Atrial flutter is due to electrical impulse re-entry into the atria, often giving an atrial rate of 250–350 beats/min with a ventricular rate of 150 beats/min. It is usually associated with varying degrees of AV block, manifesting 2:1–4:1 AV conduction. The rapid P waves create a classic saw tooth appearance on ECG (best seen in leads II, III, aVF, and V1) and are called flutter waves (F waves). Normal T waves are lost in F waves. Atrial flutter often occurs in association with other arrhythmias such as AF. It usually signifies the presence of underlying severe heart disease and exacerbation of a chronic condition such as pulmonary disease, thyrotoxicosis, or after cardiac surgery. In many instances, treatment of the underlying disease process restores sinus rhythm. Intraoperative management of atrial flutter depends on the hemodynamic stability of the patient. Synchronized cardioversion using a low energy current (50–100 J) is the treatment of choice if the hemodynamic deterioration is present. If vital signs are stable, intravenous amiodarone, diltiazem or verapamil may convert the flutter to normal sinus rhythm. Atrial fibrillation (AF)

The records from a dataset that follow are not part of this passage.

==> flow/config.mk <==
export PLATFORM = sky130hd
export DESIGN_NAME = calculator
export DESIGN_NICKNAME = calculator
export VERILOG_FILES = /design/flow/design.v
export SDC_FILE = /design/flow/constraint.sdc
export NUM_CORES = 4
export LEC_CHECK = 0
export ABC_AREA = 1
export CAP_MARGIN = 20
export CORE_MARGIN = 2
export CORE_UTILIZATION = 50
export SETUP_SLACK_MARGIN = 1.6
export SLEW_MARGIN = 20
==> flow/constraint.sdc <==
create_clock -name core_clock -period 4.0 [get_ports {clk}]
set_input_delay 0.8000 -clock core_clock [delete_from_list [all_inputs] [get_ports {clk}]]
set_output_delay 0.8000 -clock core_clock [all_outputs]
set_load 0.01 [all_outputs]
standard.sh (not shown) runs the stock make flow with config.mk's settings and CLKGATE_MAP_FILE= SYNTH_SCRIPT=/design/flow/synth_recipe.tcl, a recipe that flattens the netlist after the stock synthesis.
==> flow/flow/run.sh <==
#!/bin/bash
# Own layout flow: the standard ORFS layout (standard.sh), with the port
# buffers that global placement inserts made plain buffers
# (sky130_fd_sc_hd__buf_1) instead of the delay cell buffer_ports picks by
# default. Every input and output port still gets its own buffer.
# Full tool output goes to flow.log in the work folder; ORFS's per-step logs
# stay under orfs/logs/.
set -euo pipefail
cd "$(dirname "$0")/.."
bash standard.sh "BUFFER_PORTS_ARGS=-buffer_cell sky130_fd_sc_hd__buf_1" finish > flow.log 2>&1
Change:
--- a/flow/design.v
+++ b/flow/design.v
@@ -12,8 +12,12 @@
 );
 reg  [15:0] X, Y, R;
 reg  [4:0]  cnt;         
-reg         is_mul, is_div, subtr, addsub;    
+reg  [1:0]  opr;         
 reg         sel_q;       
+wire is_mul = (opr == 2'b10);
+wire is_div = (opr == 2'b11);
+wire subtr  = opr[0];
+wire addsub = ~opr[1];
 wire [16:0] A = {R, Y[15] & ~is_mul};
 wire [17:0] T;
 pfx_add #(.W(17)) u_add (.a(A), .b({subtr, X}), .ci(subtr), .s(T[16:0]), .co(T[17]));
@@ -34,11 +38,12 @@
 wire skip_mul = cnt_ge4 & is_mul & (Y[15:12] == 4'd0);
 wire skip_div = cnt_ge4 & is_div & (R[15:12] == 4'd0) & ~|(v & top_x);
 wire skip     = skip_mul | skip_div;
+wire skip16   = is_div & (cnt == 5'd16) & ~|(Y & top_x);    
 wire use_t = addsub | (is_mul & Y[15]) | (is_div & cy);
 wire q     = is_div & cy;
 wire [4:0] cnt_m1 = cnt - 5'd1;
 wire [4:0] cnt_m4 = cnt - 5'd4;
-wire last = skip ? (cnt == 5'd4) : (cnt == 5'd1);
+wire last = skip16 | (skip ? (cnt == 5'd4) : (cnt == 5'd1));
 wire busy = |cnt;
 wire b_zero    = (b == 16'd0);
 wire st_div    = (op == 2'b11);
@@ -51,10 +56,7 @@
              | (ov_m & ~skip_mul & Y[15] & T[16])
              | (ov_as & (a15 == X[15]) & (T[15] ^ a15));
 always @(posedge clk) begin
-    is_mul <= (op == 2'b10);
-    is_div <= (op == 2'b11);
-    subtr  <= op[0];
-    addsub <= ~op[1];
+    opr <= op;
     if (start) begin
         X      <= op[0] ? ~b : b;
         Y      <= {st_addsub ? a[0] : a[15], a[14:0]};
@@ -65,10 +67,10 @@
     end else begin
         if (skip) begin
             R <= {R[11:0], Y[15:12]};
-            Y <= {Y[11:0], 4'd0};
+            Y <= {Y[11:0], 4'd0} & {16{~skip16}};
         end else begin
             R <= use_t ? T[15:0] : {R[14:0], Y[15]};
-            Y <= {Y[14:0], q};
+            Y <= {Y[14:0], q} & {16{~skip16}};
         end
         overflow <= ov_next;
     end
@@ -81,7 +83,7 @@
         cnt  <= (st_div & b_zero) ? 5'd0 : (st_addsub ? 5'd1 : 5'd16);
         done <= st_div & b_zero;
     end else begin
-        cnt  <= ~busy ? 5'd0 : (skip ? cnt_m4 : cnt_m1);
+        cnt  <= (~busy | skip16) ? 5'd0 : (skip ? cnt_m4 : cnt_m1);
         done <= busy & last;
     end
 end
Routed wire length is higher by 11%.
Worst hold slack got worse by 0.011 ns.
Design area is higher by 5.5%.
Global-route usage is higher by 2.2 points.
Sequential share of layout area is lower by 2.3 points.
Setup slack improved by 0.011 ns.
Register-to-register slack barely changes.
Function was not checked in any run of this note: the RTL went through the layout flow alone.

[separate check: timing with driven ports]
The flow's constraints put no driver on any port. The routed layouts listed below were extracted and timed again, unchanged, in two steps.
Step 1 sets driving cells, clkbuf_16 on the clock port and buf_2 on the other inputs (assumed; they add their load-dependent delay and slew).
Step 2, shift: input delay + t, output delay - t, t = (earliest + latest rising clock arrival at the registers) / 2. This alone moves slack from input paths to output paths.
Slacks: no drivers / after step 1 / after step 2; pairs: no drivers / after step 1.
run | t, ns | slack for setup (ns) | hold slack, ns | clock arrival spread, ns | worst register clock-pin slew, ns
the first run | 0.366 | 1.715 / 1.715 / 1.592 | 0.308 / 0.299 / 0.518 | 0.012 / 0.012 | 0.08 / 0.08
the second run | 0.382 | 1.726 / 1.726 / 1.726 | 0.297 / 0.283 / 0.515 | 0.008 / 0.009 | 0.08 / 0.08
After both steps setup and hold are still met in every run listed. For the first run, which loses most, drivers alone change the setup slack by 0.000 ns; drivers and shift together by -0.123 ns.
Background: an optimization exercise with open tools, aiming at small area. Do not read the settings as production practice.
RTL that was checked went through simulation tests only; none was proved equivalent to the original.
No driver is modelled on the clock port, so clock power and skew are understated where the tree is cut down; a real chip needs a root buffer or a tree.
No activity file was given, so power comes from the tool's default toggle rates.

==> flow/design.v (excerpt) <==
module link_test_ctrl(
    input         clk,
    input         reset_n,               
    input         uart_txrdy,
    input         uart_rxrdy,
    input  [7:0]  uart_data_in,
    output        uart_wen,
    output        uart_oen,
    output [7:0]  uart_data_out,
    input         start_test,
    input  [31:0] rx_data_i,
    input         rx_usr_data_valid_i,
    input         rx_val_in,
    input         rx_crc_error_i,
    output        start_o,
    output        clear_o,
    output        payload_err_o,
    output        crc_err_o,
    output        connect_o,
    output        rx_val_o,
    output        lock_o,
    output        error_o,
    output        crc_error_o,
    output [31:0] data_tx_o,
    output [31:0] data_rx_o
);
Size: roughly 160 flip-flops, about 130 I/O pins, ~0.0063 mm^2 of cells after synthesis.
Settings: LEC_CHECK=0, CAP_MARGIN=20, CORE_MARGIN=2, CORE_UTILIZATION=55, PLACE_DENSITY=0.7, SLEW_MARGIN=20; clock period 8.0 ns.
standard.sh (not shown) runs the stock make flow with config.mk's settings and CLKGATE_MAP_FILE= SYNTH_SCRIPT=/design/flow/synth_recipe.tcl, a recipe that flattens the netlist after the stock synthesis.
==> flow/flow/run.sh <==
#!/bin/bash
# Layout flow: the standard flow (standard.sh) with three changes.
# - Synthesis is the standard flow's own script (synth_recipe.tcl, run by ORFS's synth.tcl
#   unchanged), except that its one ABC call gets an area-oriented script
#   (flow/abc_area_map.script). Registers are mapped by dfflibmap before
#   ABC runs, so they are the standard synthesis's, with the same names.
# - Port buffers are sky130_fd_sc_hd__buf_1.
# - The clock tree is built by flow/clock_tree.tcl (sourced by ORFS's cts.tcl
#   as PRE_CTS_TCL) instead of TritonCTS: a root buffer and ten leaf buffers,
#   each leaf driving a group of nearby flip-flops.
# Every tool's full output goes to the ORFS logs and to flow_*.log here.
set -euo pipefail
WD=$(pwd)
{
  cat <<EOF
proc abc {args} {
  set i [lsearch -exact \$args -script]
  if {\$i >= 0} { lset args [expr {\$i + 1}] $WD/flow/abc_area_map.script }
  yosys abc {*}\$args
}
EOF
  cat synth_recipe.tcl
} > my_synth.tcl
sed "s#SYNTH_SCRIPT=[^ ]*#SYNTH_SCRIPT=$WD/my_synth.tcl#" standard.sh > my_standard.sh
grep -q "SYNTH_SCRIPT=$WD/my_synth.tcl" my_standard.sh
export BUFFER_PORTS_ARGS="-buffer_cell sky130_fd_sc_hd__buf_1"
export PRE_CTS_TCL=$WD/flow/clock_tree.tcl
export CLK_TREE_GROUPS=10
export CLK_TREE_LEAF=sky130_fd_sc_hd__clkbuf_8
export CLK_TREE_ROOT=sky130_fd_sc_hd__clkbuf_8
bash my_standard.sh synth > flow_synth.log 2>&1
bash my_standard.sh > flow_layout.log 2>&1
Other scripts of this flow, unchanged in this note and not shown: flow/flow/abc_area_map.script, flow/flow/clock_tree.tcl
Edit:
--- a/flow/design.v
+++ b/flow/design.v
@@ -17,42 +17,40 @@
     output        start_o,
     output        clear_o,
     output        payload_err_o,
     output        crc_err_o,
     output        connect_o,
     output [7:0]  uart_data_out
 );
 reg       uart_wen_t, uart_oen_t;
 reg       start_t, clear_t, payload_err_t, crc_err_t, connect_t;
 reg [7:0] uart_data_out_t;
-reg       stat;
+reg       busy, stat, scan;
 reg [3:0] pos;
-wire      busy = !(&pos);
-wire      scan = pos[3];
 wire [7:0] c = uart_data_in;
 wire cmd_start = c == 8'h61;
 wire cmd_scan  = c == 8'h62;
 wire cmd_stop  = c == 8'h63;
 wire cmd_stat  = c == 8'h64;
 wire cmd_pset  = c == 8'h65;
 wire cmd_pclr  = c == 8'h66;
 wire cmd_conn  = c == 8'h67;
 wire cmd_cset  = c == 8'h68;
 wire cmd_cclr  = c == 8'h69;
 wire cmd_ack   = c == 8'h02 || c == 8'h03;
 wire known = cmd_start | cmd_scan | cmd_stop | cmd_stat | cmd_pset | cmd_pclr |
              cmd_conn | cmd_cset | cmd_cclr | cmd_ack;
 wire take = !busy & uart_rxrdy;
 wire send = busy & !pos[0] & uart_txrdy;
 wire adv  = busy & (pos[0] == uart_txrdy);
-wire last = stat ? (pos == 4'd10) : (pos[2:0] == 3'd5);
-wire [2:0] k = stat ? pos[3:1] : {1'b0, pos[2:1]};
+wire last = stat ? (pos == 4'd10) : (pos == 4'd5);
+wire [2:0] k = pos[3:1];
 wire hold  = !send;
 wire s_06  = send &  stat & (k == 3'd0);
 wire s_sts = send &  stat & (k == 3'd1);
 wire s_n0  = send &  stat & (k == 3'd2);
 wire s_n1  = send &  stat & (k == 3'd3);
 wire s_n2  = send &  stat & (k == 3'd4);
 wire s_n3  = send &  stat & (k == 3'd5);
 wire s_c0  = send & !stat & (k == 3'd0);
 wire s_c2  = send & !stat & (k == 3'd2);
 wire [7:0] status = {3'b000, rx_val_i, rx_error_i, rx_lock_i, crc_error_i, payload_err_i};
@@ -69,45 +67,48 @@
 always @(posedge clk, negedge reset)
   if (!reset) begin
     uart_wen_t      <= 1'b1;
     uart_oen_t      <= 1'b1;
     uart_data_out_t <= 8'h00;
     start_t         <= 1'b0;
     clear_t         <= 1'b0;
     connect_t       <= 1'b0;
     payload_err_t   <= 1'b0;
     crc_err_t       <= 1'b0;
+    busy            <= 1'b0;
     stat            <= 1'b0;
-    pos             <= 4'd15;
+    scan            <= 1'b0;
+    pos             <= 4'd0;
   end else begin
     uart_wen_t <= !send;
     uart_data_out_t <= data_next;
     uart_oen_t <= busy | !uart_rxrdy | (!known & uart_oen_t);
     if (take) begin
       if (cmd_start)                          start_t <= 1'b1;
       if (cmd_stop)                           start_t <= 1'b0;
       if (cmd_start | cmd_pclr | cmd_cclr)    clear_t <= 1'b1;
       if (cmd_stat | !known)                  clear_t <= 1'b0;
       if (cmd_pset)                           payload_err_t <= 1'b1;
       if (cmd_pclr | !known)                  payload_err_t <= 1'b0;
       if (cmd_cset)                           crc_err_t <= 1'b1;
       if (cmd_cclr | !known)                  crc_err_t <= 1'b0;
       if (cmd_conn)                           connect_t <= 1'b1;
       if (cmd_stat | cmd_scan | cmd_conn) begin
+        busy <= 1'b1;
         stat <= cmd_stat;
-        pos  <= cmd_scan ? 4'd8 : 4'd0;
+        scan <= cmd_scan;
+        pos  <= 4'd0;
       end
     end else if (adv) begin
-      if (last) begin
-        stat <= 1'b0;
-        pos  <= 4'd15;
-      end else
+      if (last)
+        busy <= 1'b0;
+      else
         pos <= pos + 4'd1;
     end
   end
 assign uart_data_out = uart_data_out_t;
 assign start_o       = start_t | start_test;
 assign uart_wen      = uart_wen_t;
 assign uart_oen      = uart_oen_t;
 assign clear_o       = clear_t;
 assign payload_err_o = payload_err_t;
 assign crc_err_o     = crc_err_t;
@@ -124,34 +125,30 @@
     input         crc_error_result_i,
     output        rx_val_o,
     output        lock_o,
     output        error_o,
     output        crc_error_o,
     output [31:0] data_tx_o,
     output [31:0] data_rx_o
 );
 wire v = usr_data_valid_i;
 reg  [31:0] s_data;
-reg         s_pend;
 reg         s_zero;
 reg         start_count;
 wire [32:0] cy;
-assign cy[0] = s_pend;
+assign cy[0] = v & start_count;
 genvar gi;
 generate for (gi=0; gi<32; gi=gi+1) begin : g
   assign cy[gi+1] = cy[gi] & s_data[gi];
 end endgenerate
-wire [31:0] s_now = s_data ^ cy[31:0];
-always @(posedge clk_i) begin
-  s_data <= (v & !start_count) ? data_i : s_now;
-  s_pend <= v & start_count;
-end
+always @(posedge clk_i)
+  s_data <= (v & !start_count) ? data_i : s_data ^ cy[31:0];
 reg  [31:0] s_data_in;
 reg         s_in_ok;
 always @(posedge clk_i)
   s_data_in <= data_i;
 reg  [31:0] s_data_in_d;
 reg  [31:0] data_rx_o_reg;
 reg         s_lock, s_error, s_crc_error, s_rx_val;
 reg  [1:0]  count, crc_count;
 always @(posedge clk_i, negedge reset_n_i)
   if (!reset_n_i) begin
@@ -167,21 +164,21 @@
   if (!reset_n_i)
     s_data_in_d <= 32'h0;
   else if (!start_i)
     s_data_in_d <= 32'h0;
   else if (v)
     s_data_in_d <= s_in_ok ? s_data_in : 32'h0;
 always @(posedge clk_i, negedge reset_n_i)
   if (!reset_n_i)
     data_rx_o_reg <= 32'h0;
   else if (v)
-    data_rx_o_reg <= s_zero ? 32'h0 : s_now;
+    data_rx_o_reg <= s_zero ? 32'h0 : s_data;
 wire match = (s_data_in_d == data_rx_o_reg);
 always @(posedge clk_i, negedge reset_n_i)
   if (!reset_n_i) begin
     s_lock  <= 1'b0;
     s_error <= 1'b0;
     count   <= 2'b00;
   end else if (!start_i) begin
     s_lock  <= 1'b0;
     s_error <= 1'b1;
     count   <= 2'b00;
Power came out higher by 6.5%; first-iteration DRC count came out lower by 18%; die area came out higher by 0.31%; sequential power came out higher by about 7%; register-to-register slack is better by 0.06 ns; cell area came out higher by 0.92%.
Only the layout flow was run in the first run of this note; the RTL was not checked for function there. In every run of this note, the design's own scripts or RTL, not TritonCTS, make the clock network.

-- what the ideal ports hide --
How much do the figures lean on ideal ports? The routed layouts below were timed once more, with nothing changed but the port constraints. Step 1 (the two cells are an assumption about what drives the block):
set clk [get_ports {clk}]
set_driving_cell -lib_cell sky130_fd_sc_hd__clkbuf_16 $clk
set_driving_cell -lib_cell sky130_fd_sc_hd__buf_2 [delete_from_list [all_inputs] $clk]
Step 2 also shifts input and output timing later by t, the mid clock arrival at the registers, as if the neighbouring blocks saw the same clock. Three values: ideal, step 1, step 2; two values: the first two.
| run | t, ns | setup WS [ns] | hold WS [ns] | worst setup path after step 2 | worst slew at a driven data input, ns |
|---|---|---|---|---|---|
| the first run | 0.452 | 1.049 / 1.049 / 1.049 | 0.442 / 0.442 / 0.442 | register to register | 0.05 |
| the second run | 0.445 | 0.266 / 0.275 / -0.170 | 0.443 / 0.443 / 0.443 | input to register | 0.03 |
With both steps, setup timing fails in the second run, where it was met with ideal ports. The setup slack of the second run, which loses most, moves by +0.009 ns with the drivers and by -0.436 ns with both steps.
Source: an optimization exercise on an open RTL-to-GDS flow (aim: small area, a short achievable clock period and few clock cycles per item). Production flows keep margins and buffers that such runs may drop.
RTL that was checked went through simulation tests only; none was proved equivalent to the original.
For run 7, only the layout was checked, not whether the RTL still works.
Power is estimated from default activity; no workload was simulated.

[design/flow/constraint.sdc]
create_clock -name core_clock -period 8.5 [get_ports {clock}]
set_input_delay 1.7000 -clock core_clock [delete_from_list [all_inputs] [get_ports {clock}]]
set_output_delay 1.7000 -clock core_clock [all_outputs]
set_load 0.01 [all_outputs]
[design/flow/config.mk]
export PLATFORM = sky130hd
export DESIGN_NAME = alu_design
export DESIGN_NICKNAME = alu_design
export VERILOG_FILES = /design/flow/design.v
export SDC_FILE = /design/flow/constraint.sdc
export NUM_CORES = 4
export LEC_CHECK = 0
export CAP_MARGIN = 20
export CORE_MARGIN = 2
export CORE_UTILIZATION = 40
export SETUP_SLACK_MARGIN = 3
export SLEW_MARGIN = 20
[design/flow/standard.sh]
#!/bin/bash
# synth_recipe.tcl (not shown) runs the flow's synth.tcl, then flattens the netlist and writes it again
# the make line also repeats each setting of config.mk as NAME=value (left out here)
make -C /OpenROAD-flow-scripts/flow DESIGN_CONFIG=/design/flow/config.mk WORK_HOME=/design/flow/orfs CLKGATE_MAP_FILE= SYNTH_SCRIPT=/design/flow/synth_recipe.tcl "${@:-finish}"
[design/flow/flow/run.sh]
#!/bin/bash
# The standard layout, with the port buffers made from the smallest
# buffer cell, and adders left to ABC instead of the full/half-adder cells.
set -euo pipefail
bash standard.sh BUFFER_PORTS_ARGS="-buffer_cell sky130_fd_sc_hd__buf_1" ADDER_MAP_FILE= finish > standard_flow.log 2>&1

AF is much commoner than an atrial flutter, and is one of the most common of all arrhythmias, especially in the elderly population [20, 22]. It accounts for more than 90% of supraventricular arrhythmia in the perioperative setting. AF has an irregularly irregular rhythm. The absence of P waves and variable QRS complexes on ECG is diagnostic of AF. AF is due to excessively rapid and disorganized atrial electrical activation without effective atrial contraction at a higher ventricular rate. The loss of atrial contraction may lead to a decrease in cardiac output and blood pressure that is often hemodynamically clinically significant. Other complications of AF include heart failure, pulmonary and systemic thromboembolism, and a significant risk of cerebrovascular events. Patients with ischemic heart disease, rheumatic heart disease, hypertension, thyrotoxicosis, and pneumonia are more prone to develop AF. The immediate intraoperative management of AF should begin with an assessment of hemodynamic status and correction of precipitating factors. The onset of AF or faster rates of chronic AF during the intraoperative period may be precipitated by acid-base and electrolyte abnormalities, hypovolemia, myocardial ischemia, sepsis, and surgical manipulation in the thoracic cavity. The goal of management is directed towards the control of ventricular response rate with pharmacological agents that slow AV node conduction. IV β-blockers or calcium channel blockers produce rapid control of rate. In the acute setting, the usefulness of digoxin is limited due to slow onset and low efficacy in high adrenergic states such as surgery. Amiodarone is a good choice for rate and rhythm control in patients with AF in the operating room. This agent also suppresses atrial ectopy and thus, recurrent AF and improves the success rate of electrical cardioversion. In cardiovascular compromised patients, synchronized DC cardioversion at 100–200 J (biphasic) is the most reliable method of converting AF to sinus rhythm. However, it should not be used in AF of more than 48-h duration without at least 3 weeks of anticoagulation, attempts to restore sinus rhythm may increase the risk of atrial blood clot formation and systemic thromboembolism.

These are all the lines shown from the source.